**WORK TASK:**
Check each line of the entries. Copy the ones that contain the string "with".

-------- DATA TO PROCESS

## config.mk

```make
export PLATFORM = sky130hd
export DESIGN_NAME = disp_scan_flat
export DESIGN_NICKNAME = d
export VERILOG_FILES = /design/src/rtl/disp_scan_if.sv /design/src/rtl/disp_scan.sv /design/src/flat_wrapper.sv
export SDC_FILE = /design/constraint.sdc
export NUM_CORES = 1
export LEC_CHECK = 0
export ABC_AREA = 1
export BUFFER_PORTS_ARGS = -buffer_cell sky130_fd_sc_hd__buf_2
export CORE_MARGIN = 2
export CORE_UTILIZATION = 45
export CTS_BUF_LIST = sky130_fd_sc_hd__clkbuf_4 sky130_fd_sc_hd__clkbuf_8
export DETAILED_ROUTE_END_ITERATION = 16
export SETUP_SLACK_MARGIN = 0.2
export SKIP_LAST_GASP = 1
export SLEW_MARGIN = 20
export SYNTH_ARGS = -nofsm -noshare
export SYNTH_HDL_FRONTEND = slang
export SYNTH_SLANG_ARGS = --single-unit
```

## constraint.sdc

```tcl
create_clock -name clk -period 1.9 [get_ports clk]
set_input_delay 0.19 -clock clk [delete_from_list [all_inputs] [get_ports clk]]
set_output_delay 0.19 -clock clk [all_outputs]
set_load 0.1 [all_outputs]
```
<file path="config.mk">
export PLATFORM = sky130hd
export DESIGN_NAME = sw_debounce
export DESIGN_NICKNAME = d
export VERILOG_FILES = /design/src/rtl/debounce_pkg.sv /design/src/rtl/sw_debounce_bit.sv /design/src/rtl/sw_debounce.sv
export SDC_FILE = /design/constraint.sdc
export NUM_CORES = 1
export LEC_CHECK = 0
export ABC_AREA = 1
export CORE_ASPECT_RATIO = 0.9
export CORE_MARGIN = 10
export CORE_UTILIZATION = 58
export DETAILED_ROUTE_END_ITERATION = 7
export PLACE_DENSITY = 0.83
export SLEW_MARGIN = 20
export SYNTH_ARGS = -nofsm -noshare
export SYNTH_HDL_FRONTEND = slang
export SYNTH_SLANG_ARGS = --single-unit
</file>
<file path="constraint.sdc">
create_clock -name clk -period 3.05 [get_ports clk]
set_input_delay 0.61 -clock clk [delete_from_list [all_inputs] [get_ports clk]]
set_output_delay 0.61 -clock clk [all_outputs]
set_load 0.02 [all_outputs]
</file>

----------------
-------- DATA TO PROCESS

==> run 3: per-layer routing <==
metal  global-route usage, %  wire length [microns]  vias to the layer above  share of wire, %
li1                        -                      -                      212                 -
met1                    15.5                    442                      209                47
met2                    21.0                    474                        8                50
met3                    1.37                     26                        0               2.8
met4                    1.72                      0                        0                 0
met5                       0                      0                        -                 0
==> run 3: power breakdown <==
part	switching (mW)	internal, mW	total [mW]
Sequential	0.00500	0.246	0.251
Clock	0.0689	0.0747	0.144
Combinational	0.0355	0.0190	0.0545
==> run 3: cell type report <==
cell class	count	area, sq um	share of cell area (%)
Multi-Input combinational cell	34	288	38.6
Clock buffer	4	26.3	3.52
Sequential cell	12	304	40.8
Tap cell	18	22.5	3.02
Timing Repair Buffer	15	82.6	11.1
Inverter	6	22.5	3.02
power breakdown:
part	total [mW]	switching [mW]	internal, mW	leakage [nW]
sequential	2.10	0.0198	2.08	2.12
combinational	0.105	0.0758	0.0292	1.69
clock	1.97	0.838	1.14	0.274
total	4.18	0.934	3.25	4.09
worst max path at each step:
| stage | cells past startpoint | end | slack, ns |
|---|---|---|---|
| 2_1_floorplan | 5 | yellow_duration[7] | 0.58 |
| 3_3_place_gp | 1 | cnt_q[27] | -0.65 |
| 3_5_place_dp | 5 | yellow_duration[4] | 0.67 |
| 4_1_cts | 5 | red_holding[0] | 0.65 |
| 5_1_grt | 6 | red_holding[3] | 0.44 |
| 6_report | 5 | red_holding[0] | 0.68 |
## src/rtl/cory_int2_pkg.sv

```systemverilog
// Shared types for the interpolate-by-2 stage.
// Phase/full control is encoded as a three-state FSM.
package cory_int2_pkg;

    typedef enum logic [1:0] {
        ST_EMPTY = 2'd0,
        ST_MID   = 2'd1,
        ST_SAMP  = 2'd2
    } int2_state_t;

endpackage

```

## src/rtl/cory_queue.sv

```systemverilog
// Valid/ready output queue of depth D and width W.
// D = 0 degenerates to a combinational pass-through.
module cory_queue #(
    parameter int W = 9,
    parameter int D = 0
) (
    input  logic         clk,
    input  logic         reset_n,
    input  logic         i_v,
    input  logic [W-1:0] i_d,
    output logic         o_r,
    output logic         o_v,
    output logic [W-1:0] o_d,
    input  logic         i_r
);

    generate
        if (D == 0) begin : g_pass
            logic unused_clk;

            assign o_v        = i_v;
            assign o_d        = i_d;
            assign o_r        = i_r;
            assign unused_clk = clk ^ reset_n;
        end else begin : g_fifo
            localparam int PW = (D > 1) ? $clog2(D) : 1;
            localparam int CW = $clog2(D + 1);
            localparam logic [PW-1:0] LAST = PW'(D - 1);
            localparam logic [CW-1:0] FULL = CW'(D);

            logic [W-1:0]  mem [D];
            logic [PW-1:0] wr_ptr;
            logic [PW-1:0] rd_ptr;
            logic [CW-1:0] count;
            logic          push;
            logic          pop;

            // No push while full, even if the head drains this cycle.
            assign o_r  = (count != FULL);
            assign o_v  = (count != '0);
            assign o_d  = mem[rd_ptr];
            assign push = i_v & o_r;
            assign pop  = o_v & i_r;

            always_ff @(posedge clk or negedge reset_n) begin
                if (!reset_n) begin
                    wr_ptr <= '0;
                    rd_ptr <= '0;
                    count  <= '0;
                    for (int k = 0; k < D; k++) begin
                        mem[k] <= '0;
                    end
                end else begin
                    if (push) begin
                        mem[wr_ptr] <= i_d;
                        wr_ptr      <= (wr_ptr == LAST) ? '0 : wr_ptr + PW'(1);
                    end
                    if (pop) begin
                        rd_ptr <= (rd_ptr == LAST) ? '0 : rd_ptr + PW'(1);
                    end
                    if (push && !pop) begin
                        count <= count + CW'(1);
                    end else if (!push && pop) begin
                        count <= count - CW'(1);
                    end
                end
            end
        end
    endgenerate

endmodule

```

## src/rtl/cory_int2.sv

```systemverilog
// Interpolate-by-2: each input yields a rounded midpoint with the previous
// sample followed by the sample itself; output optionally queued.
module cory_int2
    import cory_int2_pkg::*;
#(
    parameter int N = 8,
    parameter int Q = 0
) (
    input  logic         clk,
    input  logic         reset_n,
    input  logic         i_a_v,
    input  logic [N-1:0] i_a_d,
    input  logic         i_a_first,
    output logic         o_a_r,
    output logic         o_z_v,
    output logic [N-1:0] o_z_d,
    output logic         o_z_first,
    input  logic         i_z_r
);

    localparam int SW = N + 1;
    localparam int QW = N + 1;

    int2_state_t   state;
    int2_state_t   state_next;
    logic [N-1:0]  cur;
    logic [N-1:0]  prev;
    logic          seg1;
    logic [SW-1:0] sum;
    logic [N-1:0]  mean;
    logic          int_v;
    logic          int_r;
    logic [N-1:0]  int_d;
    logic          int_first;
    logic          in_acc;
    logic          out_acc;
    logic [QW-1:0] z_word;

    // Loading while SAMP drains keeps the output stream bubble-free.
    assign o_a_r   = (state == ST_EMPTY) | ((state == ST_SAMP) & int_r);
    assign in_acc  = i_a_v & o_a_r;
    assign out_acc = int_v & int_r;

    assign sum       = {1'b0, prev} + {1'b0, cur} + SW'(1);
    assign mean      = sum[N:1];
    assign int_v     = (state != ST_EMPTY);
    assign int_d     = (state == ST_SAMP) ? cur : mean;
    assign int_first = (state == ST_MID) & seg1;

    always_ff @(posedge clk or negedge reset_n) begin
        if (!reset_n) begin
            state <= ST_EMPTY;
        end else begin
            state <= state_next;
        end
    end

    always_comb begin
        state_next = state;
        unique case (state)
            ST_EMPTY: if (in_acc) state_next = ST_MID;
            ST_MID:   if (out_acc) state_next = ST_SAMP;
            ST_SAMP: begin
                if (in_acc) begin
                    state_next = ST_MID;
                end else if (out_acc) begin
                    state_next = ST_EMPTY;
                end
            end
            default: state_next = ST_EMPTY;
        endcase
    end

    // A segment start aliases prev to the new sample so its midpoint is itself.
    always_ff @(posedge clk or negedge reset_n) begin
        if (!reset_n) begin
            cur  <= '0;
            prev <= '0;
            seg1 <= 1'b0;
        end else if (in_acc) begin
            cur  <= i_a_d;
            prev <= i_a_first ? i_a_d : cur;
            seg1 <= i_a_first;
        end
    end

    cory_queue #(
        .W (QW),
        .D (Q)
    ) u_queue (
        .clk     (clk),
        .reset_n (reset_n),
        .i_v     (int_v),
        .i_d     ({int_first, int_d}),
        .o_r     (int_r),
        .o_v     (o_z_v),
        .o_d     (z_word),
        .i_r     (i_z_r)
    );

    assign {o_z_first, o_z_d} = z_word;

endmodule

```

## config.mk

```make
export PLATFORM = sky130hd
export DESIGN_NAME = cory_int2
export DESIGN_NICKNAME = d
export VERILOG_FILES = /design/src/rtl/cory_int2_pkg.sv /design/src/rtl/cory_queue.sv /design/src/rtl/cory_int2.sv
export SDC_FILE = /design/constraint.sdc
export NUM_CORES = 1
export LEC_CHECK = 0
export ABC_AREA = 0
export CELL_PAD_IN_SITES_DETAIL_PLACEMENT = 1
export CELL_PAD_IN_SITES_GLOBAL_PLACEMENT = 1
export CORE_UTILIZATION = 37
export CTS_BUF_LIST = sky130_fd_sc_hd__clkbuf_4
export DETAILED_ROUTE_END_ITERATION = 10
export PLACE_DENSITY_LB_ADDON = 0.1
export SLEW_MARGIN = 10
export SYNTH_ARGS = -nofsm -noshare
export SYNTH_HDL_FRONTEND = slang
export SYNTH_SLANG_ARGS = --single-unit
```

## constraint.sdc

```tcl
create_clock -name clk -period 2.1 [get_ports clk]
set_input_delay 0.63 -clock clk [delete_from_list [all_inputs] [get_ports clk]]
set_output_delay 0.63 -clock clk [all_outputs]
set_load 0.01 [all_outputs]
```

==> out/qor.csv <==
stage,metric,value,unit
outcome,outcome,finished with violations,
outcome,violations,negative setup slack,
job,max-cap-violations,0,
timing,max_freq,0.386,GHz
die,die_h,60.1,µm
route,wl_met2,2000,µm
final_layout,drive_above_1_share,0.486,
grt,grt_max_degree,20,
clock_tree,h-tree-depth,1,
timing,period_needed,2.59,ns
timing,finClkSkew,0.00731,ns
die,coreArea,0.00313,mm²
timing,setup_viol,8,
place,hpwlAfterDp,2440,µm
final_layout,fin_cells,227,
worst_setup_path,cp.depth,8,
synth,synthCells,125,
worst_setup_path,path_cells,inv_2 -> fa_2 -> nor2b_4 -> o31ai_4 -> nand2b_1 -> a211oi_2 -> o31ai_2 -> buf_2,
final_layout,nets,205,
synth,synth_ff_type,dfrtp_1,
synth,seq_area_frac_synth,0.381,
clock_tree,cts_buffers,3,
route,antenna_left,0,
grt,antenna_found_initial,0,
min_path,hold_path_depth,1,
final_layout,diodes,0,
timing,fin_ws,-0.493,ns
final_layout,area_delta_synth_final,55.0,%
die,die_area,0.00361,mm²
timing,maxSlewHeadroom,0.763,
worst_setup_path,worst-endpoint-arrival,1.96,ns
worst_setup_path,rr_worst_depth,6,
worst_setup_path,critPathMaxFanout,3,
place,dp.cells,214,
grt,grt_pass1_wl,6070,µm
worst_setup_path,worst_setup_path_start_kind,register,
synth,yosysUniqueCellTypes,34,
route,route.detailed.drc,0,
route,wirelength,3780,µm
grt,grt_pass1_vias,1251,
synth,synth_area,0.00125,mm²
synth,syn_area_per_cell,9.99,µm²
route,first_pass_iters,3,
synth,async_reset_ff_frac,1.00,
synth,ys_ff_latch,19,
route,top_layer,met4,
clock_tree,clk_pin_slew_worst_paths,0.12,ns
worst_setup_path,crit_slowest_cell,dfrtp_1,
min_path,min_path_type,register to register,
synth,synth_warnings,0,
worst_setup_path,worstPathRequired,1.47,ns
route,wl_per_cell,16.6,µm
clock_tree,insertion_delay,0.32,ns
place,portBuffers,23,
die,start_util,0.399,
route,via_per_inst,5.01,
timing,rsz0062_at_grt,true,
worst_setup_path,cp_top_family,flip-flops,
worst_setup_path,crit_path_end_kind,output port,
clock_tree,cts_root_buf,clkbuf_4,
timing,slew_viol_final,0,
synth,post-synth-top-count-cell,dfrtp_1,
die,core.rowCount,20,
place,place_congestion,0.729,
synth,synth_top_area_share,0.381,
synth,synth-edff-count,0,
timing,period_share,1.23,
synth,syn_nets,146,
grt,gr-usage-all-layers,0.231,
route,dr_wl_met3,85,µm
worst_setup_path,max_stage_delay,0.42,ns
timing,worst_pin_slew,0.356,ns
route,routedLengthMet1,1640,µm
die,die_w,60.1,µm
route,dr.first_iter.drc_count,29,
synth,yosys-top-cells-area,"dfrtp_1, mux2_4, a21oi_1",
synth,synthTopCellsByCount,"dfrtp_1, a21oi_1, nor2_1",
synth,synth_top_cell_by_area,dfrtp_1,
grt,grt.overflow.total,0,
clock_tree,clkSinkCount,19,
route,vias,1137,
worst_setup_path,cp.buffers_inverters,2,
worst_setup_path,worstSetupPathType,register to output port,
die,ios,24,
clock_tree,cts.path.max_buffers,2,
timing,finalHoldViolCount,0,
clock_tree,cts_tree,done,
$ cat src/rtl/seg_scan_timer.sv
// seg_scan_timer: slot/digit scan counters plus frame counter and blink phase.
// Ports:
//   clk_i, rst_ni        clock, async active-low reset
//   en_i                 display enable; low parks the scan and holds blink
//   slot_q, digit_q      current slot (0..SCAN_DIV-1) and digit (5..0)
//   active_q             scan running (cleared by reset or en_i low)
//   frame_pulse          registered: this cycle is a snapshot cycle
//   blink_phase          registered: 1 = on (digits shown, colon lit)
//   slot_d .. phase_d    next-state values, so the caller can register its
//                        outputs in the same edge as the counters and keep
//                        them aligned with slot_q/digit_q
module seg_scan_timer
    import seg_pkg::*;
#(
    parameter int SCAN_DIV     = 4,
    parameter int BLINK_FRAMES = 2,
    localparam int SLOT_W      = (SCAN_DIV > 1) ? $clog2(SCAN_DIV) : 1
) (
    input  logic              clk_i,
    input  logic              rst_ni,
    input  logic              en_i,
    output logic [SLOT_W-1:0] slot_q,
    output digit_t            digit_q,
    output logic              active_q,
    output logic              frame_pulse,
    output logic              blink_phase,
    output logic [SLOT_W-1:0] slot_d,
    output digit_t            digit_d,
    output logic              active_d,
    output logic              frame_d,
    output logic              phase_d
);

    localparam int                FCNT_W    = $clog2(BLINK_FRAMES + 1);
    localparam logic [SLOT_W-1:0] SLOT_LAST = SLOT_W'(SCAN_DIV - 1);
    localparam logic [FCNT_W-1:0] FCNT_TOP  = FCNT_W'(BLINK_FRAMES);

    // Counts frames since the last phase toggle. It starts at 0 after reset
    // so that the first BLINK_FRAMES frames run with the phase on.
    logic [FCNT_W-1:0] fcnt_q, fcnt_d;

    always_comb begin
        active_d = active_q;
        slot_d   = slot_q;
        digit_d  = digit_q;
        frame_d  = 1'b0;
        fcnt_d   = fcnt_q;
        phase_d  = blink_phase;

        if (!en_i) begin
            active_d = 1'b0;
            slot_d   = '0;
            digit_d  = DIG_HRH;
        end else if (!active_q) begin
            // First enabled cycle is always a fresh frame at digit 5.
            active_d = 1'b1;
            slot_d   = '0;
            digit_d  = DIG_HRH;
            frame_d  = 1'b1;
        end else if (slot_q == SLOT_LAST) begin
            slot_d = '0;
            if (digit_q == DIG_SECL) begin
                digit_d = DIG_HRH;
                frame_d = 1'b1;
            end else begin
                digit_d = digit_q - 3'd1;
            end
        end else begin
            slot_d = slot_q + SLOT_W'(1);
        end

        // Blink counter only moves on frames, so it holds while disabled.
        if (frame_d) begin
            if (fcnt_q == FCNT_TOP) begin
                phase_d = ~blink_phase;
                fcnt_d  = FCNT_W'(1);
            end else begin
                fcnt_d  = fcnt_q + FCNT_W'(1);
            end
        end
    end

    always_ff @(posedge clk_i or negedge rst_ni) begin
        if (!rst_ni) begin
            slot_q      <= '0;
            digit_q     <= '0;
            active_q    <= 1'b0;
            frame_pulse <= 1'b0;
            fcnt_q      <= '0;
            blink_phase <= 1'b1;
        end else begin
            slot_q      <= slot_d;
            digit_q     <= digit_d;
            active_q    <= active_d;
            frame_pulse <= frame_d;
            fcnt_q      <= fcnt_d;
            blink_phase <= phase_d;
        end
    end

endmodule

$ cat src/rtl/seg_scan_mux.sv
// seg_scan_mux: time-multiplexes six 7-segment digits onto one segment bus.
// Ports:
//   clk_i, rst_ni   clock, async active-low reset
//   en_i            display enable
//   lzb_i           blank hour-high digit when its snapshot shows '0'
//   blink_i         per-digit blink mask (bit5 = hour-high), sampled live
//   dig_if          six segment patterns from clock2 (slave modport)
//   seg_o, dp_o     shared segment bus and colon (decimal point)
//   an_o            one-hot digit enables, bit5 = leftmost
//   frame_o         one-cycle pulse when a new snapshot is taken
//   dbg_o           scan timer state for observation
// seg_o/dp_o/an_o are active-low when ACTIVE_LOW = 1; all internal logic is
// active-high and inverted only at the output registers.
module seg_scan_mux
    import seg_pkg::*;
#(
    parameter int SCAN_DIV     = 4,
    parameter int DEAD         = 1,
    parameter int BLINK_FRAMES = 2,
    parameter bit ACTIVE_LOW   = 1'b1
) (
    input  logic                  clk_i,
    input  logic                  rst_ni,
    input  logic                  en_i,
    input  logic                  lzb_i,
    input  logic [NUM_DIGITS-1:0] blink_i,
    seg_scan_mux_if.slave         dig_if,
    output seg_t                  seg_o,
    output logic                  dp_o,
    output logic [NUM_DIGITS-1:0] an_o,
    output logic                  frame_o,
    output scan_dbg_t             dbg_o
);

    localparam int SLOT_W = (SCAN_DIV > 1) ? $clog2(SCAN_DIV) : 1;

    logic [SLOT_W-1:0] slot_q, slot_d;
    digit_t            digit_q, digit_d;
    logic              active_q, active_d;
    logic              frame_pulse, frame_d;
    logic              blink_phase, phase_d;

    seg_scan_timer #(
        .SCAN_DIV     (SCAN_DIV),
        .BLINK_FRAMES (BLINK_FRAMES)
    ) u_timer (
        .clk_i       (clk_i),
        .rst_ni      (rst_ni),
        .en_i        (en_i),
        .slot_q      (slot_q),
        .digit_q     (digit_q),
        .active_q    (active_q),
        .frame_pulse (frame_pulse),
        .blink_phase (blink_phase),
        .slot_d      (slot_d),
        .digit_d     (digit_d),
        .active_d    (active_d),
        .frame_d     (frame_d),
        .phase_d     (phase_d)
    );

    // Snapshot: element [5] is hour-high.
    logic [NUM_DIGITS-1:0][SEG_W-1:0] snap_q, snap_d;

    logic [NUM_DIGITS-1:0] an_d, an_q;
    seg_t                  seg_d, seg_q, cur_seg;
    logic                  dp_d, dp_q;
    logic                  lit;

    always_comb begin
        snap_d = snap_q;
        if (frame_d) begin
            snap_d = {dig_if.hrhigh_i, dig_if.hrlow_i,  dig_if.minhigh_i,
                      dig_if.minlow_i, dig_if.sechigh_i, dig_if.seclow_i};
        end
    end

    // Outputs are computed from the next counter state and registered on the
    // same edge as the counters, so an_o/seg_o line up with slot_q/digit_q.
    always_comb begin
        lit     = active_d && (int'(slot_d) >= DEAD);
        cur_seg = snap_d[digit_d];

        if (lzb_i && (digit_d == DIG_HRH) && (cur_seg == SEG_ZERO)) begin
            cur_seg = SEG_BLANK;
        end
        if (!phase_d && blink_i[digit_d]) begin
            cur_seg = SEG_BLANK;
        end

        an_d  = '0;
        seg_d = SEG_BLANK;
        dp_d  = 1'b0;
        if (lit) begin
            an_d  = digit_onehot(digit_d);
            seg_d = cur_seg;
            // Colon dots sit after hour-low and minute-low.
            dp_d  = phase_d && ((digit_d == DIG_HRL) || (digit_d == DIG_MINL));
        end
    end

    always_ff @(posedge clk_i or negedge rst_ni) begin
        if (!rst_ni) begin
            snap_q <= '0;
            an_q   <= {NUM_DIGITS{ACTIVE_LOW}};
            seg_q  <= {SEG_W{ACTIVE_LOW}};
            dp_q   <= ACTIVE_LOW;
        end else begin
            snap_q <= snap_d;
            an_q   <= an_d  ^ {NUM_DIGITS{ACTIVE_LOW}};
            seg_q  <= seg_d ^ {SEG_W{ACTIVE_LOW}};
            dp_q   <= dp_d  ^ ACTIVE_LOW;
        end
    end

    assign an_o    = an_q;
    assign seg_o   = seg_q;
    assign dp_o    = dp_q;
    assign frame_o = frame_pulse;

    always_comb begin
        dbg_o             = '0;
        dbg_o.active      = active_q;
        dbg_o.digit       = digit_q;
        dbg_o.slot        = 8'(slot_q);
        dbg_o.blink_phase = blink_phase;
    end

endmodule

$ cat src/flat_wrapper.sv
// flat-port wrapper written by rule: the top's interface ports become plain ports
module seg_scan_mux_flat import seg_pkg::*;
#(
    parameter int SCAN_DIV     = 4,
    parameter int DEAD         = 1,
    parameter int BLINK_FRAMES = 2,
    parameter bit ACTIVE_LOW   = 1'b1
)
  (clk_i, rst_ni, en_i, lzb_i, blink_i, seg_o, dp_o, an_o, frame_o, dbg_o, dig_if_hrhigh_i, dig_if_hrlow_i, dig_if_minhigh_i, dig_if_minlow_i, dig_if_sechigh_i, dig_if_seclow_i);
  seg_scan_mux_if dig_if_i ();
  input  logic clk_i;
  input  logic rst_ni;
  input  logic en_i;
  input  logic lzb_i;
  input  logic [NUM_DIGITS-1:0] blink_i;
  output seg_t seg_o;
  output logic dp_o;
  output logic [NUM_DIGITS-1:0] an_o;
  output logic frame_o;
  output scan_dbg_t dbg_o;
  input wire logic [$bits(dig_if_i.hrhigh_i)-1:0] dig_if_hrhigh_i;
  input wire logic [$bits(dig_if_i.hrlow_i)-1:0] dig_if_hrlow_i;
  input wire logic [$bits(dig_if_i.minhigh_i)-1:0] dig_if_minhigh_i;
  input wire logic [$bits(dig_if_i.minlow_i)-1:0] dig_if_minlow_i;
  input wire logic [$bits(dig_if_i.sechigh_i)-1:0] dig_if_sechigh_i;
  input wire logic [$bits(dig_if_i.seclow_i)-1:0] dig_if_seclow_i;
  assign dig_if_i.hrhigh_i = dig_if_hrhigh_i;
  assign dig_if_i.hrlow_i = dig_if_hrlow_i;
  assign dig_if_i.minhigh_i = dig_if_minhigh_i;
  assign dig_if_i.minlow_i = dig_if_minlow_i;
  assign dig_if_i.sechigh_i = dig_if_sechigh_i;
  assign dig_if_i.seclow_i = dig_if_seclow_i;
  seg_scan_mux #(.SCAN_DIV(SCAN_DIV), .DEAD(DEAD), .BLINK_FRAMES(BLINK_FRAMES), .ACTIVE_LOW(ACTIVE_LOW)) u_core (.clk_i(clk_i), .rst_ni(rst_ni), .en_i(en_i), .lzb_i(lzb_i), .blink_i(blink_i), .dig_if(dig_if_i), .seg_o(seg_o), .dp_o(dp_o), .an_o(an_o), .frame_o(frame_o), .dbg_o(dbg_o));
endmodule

----------------

**EXERCISE RESPONSE:**
// Interpolate-by-2: each input yields a rounded midpoint with the previous
outcome,outcome,finished with violations,
//                        them aligned with slot_q/digit_q
    // so that the first BLINK_FRAMES frames run with the phase on.
    // same edge as the counters, so an_o/seg_o line up with slot_q/digit_q.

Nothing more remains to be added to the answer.